BEGIN
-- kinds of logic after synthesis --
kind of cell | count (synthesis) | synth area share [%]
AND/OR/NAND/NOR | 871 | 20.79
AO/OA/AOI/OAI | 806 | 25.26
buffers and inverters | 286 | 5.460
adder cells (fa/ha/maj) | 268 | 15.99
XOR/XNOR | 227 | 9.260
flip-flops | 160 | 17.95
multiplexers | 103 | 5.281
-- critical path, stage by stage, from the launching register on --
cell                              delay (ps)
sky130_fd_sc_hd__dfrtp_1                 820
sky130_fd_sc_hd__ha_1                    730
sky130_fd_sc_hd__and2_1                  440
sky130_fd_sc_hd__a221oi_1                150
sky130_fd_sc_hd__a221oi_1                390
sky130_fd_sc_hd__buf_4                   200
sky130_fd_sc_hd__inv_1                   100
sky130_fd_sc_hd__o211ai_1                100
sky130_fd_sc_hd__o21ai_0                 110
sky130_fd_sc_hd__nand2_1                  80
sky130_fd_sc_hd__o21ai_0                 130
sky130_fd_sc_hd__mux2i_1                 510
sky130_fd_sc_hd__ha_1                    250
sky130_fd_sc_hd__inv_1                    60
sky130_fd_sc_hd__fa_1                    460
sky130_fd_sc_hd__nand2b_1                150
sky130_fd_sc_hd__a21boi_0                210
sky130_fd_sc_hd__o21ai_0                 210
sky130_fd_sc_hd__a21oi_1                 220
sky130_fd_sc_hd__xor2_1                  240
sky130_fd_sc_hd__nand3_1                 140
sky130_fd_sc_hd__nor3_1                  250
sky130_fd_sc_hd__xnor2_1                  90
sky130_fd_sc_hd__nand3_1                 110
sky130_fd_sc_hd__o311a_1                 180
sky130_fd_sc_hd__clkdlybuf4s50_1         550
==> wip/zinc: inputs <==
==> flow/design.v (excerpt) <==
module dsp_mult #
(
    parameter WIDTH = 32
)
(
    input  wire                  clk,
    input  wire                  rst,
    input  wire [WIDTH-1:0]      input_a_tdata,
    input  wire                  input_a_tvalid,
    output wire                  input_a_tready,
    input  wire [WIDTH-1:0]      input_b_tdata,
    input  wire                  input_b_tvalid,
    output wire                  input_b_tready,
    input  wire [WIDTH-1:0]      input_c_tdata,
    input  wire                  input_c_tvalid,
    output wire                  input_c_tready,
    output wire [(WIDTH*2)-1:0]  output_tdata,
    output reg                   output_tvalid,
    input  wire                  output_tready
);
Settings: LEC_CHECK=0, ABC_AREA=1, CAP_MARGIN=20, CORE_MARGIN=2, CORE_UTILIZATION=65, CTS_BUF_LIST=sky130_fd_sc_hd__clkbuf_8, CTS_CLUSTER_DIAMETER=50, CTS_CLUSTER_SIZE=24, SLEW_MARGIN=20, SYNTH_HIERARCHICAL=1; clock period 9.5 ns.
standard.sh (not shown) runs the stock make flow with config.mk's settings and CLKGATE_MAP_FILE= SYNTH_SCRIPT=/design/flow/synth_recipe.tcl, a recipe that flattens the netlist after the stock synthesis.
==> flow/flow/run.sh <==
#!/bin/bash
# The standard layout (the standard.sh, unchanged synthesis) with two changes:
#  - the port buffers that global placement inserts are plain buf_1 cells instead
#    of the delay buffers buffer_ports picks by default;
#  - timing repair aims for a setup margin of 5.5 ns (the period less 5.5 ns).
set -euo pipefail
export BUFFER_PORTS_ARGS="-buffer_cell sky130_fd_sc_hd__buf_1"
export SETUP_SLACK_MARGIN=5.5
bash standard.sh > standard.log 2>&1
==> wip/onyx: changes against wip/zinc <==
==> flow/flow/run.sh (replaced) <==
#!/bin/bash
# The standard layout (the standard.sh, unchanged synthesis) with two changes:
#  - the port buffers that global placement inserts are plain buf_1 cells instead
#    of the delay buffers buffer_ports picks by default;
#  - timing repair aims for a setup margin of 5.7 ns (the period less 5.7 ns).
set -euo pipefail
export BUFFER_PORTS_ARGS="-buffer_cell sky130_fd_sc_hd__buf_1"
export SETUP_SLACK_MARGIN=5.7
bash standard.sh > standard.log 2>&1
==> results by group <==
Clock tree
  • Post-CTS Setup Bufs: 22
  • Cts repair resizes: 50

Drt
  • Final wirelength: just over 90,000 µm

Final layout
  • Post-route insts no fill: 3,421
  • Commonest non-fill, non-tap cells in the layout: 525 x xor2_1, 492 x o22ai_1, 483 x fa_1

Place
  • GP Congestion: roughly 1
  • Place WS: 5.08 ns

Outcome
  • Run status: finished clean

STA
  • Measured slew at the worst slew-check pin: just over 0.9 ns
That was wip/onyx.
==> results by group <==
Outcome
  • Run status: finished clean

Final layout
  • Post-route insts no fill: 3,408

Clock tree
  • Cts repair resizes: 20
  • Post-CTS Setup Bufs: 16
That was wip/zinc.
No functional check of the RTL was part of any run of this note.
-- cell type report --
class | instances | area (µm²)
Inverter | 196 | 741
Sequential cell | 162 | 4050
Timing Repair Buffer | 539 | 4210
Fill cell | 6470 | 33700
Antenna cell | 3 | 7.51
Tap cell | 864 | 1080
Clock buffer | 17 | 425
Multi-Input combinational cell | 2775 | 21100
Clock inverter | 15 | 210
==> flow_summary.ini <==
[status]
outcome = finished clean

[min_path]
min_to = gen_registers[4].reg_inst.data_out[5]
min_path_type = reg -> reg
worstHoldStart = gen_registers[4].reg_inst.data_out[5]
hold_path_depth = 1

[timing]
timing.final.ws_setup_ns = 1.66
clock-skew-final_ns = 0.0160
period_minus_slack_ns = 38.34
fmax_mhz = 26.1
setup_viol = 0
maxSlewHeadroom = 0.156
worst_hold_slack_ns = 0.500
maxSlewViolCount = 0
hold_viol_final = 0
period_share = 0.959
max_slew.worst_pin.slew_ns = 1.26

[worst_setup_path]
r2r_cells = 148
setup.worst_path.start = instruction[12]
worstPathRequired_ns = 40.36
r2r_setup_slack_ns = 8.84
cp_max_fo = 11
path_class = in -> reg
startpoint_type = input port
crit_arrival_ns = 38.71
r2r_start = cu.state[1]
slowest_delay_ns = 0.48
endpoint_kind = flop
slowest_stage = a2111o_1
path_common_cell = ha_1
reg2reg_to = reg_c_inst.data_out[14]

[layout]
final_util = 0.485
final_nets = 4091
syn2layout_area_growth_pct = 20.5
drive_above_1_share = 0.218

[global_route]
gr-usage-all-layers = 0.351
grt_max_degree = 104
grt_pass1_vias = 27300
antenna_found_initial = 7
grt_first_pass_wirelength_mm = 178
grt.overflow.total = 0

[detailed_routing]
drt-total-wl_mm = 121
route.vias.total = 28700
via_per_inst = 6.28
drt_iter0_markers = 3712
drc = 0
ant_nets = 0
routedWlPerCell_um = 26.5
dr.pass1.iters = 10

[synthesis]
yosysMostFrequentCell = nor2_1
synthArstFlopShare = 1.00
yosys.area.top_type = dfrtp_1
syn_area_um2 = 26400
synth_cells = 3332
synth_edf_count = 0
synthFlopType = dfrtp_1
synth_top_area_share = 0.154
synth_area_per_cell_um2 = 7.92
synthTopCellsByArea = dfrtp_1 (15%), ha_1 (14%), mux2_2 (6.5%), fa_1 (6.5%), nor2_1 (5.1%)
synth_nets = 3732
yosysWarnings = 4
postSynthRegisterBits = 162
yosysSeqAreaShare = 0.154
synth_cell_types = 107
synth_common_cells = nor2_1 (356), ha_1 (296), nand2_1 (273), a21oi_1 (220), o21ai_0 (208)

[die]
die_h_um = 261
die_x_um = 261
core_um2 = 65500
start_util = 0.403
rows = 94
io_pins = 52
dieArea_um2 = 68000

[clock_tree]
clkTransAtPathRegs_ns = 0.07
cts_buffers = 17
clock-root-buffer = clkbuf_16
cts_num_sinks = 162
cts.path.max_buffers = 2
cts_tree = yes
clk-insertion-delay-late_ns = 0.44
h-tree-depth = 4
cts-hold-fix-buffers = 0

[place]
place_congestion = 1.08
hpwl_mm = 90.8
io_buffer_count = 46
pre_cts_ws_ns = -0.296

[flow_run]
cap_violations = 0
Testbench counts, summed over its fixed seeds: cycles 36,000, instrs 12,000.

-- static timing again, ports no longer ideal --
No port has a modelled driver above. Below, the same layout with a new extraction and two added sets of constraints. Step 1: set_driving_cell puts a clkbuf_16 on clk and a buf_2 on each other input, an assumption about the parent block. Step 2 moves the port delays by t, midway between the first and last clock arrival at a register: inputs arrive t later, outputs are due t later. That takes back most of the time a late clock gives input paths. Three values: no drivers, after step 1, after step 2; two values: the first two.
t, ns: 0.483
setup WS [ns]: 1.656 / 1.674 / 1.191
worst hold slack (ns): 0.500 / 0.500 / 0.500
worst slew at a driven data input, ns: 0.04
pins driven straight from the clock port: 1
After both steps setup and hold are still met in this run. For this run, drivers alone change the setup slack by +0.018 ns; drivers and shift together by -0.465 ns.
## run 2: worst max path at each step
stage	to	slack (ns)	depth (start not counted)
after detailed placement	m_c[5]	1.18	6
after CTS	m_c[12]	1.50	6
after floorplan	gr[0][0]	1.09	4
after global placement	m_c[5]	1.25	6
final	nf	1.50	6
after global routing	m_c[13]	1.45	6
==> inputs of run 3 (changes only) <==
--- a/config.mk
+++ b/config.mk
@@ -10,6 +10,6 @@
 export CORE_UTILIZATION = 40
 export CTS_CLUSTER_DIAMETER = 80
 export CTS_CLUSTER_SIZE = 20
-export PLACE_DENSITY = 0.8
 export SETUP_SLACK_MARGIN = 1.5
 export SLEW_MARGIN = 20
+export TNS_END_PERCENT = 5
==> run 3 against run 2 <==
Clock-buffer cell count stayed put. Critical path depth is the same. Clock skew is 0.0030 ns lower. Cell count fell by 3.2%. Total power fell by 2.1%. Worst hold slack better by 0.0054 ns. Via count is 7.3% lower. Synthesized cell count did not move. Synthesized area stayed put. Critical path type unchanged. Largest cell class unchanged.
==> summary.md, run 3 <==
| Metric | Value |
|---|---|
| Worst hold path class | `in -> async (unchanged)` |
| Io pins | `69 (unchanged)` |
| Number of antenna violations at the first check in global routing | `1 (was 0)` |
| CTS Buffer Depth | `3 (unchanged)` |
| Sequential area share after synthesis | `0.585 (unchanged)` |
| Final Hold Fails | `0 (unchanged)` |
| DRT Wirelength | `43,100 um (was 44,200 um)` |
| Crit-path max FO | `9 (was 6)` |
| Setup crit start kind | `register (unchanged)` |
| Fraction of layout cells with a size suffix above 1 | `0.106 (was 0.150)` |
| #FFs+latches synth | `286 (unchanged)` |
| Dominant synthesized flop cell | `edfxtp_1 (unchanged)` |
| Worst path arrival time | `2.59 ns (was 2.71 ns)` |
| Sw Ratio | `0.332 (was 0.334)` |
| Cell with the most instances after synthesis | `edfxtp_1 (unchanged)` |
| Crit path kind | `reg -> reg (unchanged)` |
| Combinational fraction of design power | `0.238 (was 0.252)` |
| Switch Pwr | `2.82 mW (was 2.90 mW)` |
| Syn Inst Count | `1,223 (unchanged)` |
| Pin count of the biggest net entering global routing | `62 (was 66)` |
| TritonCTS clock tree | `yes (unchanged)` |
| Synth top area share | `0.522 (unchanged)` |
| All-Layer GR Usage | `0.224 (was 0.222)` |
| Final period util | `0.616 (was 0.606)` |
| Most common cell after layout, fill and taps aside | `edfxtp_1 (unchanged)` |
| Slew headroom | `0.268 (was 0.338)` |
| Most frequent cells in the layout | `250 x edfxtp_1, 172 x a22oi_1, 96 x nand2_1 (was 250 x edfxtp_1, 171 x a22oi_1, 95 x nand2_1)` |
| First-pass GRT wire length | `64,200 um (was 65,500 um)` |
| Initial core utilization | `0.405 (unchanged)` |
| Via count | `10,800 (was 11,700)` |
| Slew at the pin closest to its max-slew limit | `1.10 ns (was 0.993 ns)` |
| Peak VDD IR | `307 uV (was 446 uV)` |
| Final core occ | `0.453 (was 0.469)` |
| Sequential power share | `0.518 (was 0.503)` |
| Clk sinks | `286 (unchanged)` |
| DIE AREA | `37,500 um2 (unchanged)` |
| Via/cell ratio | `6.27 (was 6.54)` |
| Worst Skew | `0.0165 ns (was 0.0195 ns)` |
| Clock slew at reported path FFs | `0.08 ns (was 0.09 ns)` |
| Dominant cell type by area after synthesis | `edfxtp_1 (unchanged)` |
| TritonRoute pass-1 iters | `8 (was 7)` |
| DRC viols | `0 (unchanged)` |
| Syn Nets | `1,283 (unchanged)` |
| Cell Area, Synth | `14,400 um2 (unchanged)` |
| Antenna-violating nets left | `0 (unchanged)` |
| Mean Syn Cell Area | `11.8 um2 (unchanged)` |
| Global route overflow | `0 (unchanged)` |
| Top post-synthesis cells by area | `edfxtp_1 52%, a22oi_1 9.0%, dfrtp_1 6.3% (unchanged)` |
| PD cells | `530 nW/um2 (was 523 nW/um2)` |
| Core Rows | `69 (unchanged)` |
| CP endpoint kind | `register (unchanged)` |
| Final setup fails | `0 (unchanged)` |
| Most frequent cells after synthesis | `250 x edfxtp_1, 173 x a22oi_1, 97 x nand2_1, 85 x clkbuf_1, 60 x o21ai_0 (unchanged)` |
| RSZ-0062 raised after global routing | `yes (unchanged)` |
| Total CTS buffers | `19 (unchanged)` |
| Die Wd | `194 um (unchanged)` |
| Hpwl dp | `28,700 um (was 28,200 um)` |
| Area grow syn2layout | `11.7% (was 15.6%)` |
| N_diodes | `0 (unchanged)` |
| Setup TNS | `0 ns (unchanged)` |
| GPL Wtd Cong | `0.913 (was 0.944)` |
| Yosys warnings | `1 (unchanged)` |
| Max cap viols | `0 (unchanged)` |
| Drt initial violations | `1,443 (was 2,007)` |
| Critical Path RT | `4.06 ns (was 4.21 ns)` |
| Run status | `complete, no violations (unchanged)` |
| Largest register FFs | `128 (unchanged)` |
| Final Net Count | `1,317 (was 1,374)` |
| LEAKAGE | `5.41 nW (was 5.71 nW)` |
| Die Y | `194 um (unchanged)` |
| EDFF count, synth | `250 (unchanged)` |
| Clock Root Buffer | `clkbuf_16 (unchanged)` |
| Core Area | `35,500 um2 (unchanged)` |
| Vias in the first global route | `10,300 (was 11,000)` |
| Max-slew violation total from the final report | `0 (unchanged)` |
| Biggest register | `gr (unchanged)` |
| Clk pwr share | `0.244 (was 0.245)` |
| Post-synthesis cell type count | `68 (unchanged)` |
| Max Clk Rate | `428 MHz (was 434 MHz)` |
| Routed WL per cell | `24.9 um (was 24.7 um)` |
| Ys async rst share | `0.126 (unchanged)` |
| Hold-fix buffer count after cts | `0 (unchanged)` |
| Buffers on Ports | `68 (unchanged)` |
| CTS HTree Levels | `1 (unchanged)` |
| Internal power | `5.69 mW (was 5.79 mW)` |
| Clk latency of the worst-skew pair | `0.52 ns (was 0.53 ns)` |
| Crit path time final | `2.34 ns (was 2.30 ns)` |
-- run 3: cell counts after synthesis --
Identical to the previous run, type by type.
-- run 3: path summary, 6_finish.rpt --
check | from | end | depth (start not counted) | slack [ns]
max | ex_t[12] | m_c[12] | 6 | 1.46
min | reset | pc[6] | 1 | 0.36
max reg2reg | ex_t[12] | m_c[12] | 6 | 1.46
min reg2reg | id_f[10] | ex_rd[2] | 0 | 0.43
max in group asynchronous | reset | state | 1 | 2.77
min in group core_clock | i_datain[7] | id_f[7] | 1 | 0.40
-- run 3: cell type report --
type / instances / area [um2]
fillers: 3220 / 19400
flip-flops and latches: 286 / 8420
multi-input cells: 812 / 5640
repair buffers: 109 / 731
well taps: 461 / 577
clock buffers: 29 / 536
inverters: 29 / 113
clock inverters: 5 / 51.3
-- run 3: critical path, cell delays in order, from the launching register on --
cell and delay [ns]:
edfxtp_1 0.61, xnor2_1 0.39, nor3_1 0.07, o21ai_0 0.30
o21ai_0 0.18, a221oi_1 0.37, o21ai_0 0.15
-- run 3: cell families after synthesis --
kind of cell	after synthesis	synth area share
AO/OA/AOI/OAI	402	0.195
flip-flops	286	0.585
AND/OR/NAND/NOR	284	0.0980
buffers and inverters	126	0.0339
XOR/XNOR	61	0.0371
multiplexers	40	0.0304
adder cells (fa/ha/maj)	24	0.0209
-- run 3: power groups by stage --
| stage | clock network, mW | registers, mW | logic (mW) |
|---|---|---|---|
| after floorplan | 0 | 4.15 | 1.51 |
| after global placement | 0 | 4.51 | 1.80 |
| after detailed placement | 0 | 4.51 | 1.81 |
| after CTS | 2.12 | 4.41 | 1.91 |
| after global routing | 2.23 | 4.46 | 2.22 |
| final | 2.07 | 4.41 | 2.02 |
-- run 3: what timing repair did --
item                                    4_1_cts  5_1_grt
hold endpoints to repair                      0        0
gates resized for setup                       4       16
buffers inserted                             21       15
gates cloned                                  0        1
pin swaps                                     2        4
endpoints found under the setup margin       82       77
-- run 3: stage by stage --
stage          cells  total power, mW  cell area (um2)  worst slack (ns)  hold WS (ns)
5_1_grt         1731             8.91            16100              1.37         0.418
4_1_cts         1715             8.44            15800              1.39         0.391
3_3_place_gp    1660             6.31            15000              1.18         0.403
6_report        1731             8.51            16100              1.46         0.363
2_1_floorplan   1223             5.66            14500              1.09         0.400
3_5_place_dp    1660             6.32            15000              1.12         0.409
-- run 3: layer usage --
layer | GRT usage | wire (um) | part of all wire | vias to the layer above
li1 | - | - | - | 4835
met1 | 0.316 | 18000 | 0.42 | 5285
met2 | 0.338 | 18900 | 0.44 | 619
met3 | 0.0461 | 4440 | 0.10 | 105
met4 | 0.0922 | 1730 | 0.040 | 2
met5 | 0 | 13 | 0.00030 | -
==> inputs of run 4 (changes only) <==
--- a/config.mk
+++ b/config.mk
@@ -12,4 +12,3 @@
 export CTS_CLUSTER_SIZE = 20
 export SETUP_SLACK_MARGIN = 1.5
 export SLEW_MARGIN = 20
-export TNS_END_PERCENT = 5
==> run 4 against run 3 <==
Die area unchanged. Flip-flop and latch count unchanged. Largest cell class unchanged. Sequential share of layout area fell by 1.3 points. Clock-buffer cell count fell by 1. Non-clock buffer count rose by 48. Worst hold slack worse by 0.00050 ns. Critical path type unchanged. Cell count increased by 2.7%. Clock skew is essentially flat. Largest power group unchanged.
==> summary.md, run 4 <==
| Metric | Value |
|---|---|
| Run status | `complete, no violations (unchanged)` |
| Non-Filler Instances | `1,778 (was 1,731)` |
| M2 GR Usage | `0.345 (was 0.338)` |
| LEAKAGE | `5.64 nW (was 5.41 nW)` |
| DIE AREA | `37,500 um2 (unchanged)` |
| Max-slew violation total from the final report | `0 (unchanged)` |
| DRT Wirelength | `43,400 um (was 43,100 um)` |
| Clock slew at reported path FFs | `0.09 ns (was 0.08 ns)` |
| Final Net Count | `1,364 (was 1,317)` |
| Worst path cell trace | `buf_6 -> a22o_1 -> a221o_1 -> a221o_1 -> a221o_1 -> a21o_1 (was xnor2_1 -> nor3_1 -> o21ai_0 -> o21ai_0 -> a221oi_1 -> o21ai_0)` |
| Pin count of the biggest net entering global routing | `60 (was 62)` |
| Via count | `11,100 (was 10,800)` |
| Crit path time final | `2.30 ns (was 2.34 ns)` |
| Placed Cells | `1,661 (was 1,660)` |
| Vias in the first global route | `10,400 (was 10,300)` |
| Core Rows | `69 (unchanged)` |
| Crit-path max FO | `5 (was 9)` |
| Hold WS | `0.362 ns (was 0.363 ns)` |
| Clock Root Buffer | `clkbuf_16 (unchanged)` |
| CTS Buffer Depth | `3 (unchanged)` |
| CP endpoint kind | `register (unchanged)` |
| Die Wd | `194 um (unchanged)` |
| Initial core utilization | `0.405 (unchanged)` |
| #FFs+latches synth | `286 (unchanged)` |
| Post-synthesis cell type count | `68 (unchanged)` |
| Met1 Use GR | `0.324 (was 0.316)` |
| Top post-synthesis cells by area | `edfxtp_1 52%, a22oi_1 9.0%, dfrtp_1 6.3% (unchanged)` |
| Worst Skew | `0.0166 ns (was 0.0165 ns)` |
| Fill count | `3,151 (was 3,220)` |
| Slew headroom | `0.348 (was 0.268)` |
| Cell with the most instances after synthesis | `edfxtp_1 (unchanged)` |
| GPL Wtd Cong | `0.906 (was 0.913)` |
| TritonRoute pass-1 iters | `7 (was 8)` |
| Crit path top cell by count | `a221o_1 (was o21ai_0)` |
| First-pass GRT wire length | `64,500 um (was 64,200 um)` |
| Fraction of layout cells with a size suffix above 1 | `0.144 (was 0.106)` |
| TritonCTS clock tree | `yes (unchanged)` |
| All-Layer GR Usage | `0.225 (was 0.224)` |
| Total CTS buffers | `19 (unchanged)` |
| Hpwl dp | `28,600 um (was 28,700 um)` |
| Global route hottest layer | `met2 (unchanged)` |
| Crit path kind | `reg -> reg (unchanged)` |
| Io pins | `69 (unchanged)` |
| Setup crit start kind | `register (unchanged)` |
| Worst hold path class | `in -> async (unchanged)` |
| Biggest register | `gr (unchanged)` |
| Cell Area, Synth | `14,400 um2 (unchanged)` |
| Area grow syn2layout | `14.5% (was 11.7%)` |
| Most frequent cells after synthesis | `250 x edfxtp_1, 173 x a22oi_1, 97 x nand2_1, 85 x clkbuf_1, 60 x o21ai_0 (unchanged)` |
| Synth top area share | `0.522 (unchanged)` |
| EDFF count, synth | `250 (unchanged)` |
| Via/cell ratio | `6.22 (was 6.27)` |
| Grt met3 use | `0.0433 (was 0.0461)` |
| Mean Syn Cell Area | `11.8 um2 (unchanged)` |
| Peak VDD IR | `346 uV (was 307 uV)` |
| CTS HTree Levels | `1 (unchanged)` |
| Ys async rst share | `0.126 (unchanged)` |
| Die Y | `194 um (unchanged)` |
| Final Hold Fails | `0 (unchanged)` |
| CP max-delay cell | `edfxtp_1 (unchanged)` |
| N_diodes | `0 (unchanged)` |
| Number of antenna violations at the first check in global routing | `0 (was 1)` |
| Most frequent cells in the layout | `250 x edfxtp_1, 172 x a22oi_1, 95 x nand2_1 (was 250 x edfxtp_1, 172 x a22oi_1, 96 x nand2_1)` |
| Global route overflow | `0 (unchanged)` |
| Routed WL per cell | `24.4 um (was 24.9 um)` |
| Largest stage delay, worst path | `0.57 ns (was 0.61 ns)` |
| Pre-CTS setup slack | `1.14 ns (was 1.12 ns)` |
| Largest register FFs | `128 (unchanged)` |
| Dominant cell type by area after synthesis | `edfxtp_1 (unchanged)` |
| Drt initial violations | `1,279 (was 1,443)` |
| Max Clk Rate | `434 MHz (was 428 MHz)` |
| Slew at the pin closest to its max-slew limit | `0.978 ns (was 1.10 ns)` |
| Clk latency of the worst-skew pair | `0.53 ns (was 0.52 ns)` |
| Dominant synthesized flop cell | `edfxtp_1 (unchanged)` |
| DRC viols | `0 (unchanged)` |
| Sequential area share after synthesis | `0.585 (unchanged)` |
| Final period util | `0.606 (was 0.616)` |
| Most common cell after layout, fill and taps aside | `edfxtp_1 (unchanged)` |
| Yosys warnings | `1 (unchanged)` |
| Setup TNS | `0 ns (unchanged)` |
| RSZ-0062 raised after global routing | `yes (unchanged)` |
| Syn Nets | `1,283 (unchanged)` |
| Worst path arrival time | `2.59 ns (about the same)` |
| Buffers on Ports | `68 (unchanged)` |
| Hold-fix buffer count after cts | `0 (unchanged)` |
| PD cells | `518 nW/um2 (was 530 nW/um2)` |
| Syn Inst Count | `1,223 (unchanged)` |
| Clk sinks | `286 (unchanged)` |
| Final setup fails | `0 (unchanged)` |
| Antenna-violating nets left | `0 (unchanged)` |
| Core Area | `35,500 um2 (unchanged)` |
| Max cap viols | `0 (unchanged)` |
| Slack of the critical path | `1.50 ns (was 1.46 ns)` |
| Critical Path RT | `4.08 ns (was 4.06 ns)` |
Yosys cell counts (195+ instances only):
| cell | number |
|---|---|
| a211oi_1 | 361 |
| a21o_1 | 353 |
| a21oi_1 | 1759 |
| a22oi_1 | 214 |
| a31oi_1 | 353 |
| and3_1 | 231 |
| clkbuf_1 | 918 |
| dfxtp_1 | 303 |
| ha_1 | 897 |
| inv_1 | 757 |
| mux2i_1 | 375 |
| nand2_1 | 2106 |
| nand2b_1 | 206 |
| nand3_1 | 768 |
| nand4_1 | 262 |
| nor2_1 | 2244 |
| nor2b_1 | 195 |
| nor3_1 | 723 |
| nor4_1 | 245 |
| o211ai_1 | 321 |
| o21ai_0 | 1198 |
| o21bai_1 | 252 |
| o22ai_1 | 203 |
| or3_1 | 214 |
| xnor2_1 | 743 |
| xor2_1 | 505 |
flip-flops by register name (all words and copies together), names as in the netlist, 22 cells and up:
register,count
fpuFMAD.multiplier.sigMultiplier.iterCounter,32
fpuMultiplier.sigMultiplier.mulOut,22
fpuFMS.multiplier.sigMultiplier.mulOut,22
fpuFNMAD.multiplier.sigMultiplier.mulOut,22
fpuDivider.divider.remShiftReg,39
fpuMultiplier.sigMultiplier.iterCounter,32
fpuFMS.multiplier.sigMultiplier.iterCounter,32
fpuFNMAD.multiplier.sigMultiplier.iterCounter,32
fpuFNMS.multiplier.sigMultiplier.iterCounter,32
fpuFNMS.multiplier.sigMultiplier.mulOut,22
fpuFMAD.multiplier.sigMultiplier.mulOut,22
Source: an optimization exercise on an open RTL-to-GDS flow (aim: small area). Production flows keep margins and buffers that such runs may drop.
The RTL was checked by simulation tests, not by an equivalence proof against the original design.

==> job 3284: inputs <==
==> flow/design.v <==
module fpga_top(SW, KEY, CLOCK_50, LEDR, HEX0, HEX1);
    input [9:0] SW;
    input [3:0] KEY;
    input CLOCK_50;
    output [9:0] LEDR;
    output [6:0] HEX0, HEX1;
    wire resetn = KEY[0];
    wire go = ~KEY[1];
    wire [7:0] data_result;
    quad_core u0(
        .clk(CLOCK_50),
        .resetn(resetn),
        .go(go),
        .data_in(SW[7:0]),
        .data_result(data_result)
    );
    assign LEDR[9:0] = {2'b00, data_result};
    hex_decoder H0(.hex_digit(data_result[3:0]), .segments(HEX0));
    hex_decoder H1(.hex_digit(data_result[7:4]), .segments(HEX1));
endmodule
END
**TASK PROMPT**:
Please return every line of the material above that includes "LEAKAGE".

**RESPONSE TO THIS TASK**:
| LEAKAGE | `5.41 nW (was 5.71 nW)` |
| LEAKAGE | `5.64 nW (was 5.41 nW)` |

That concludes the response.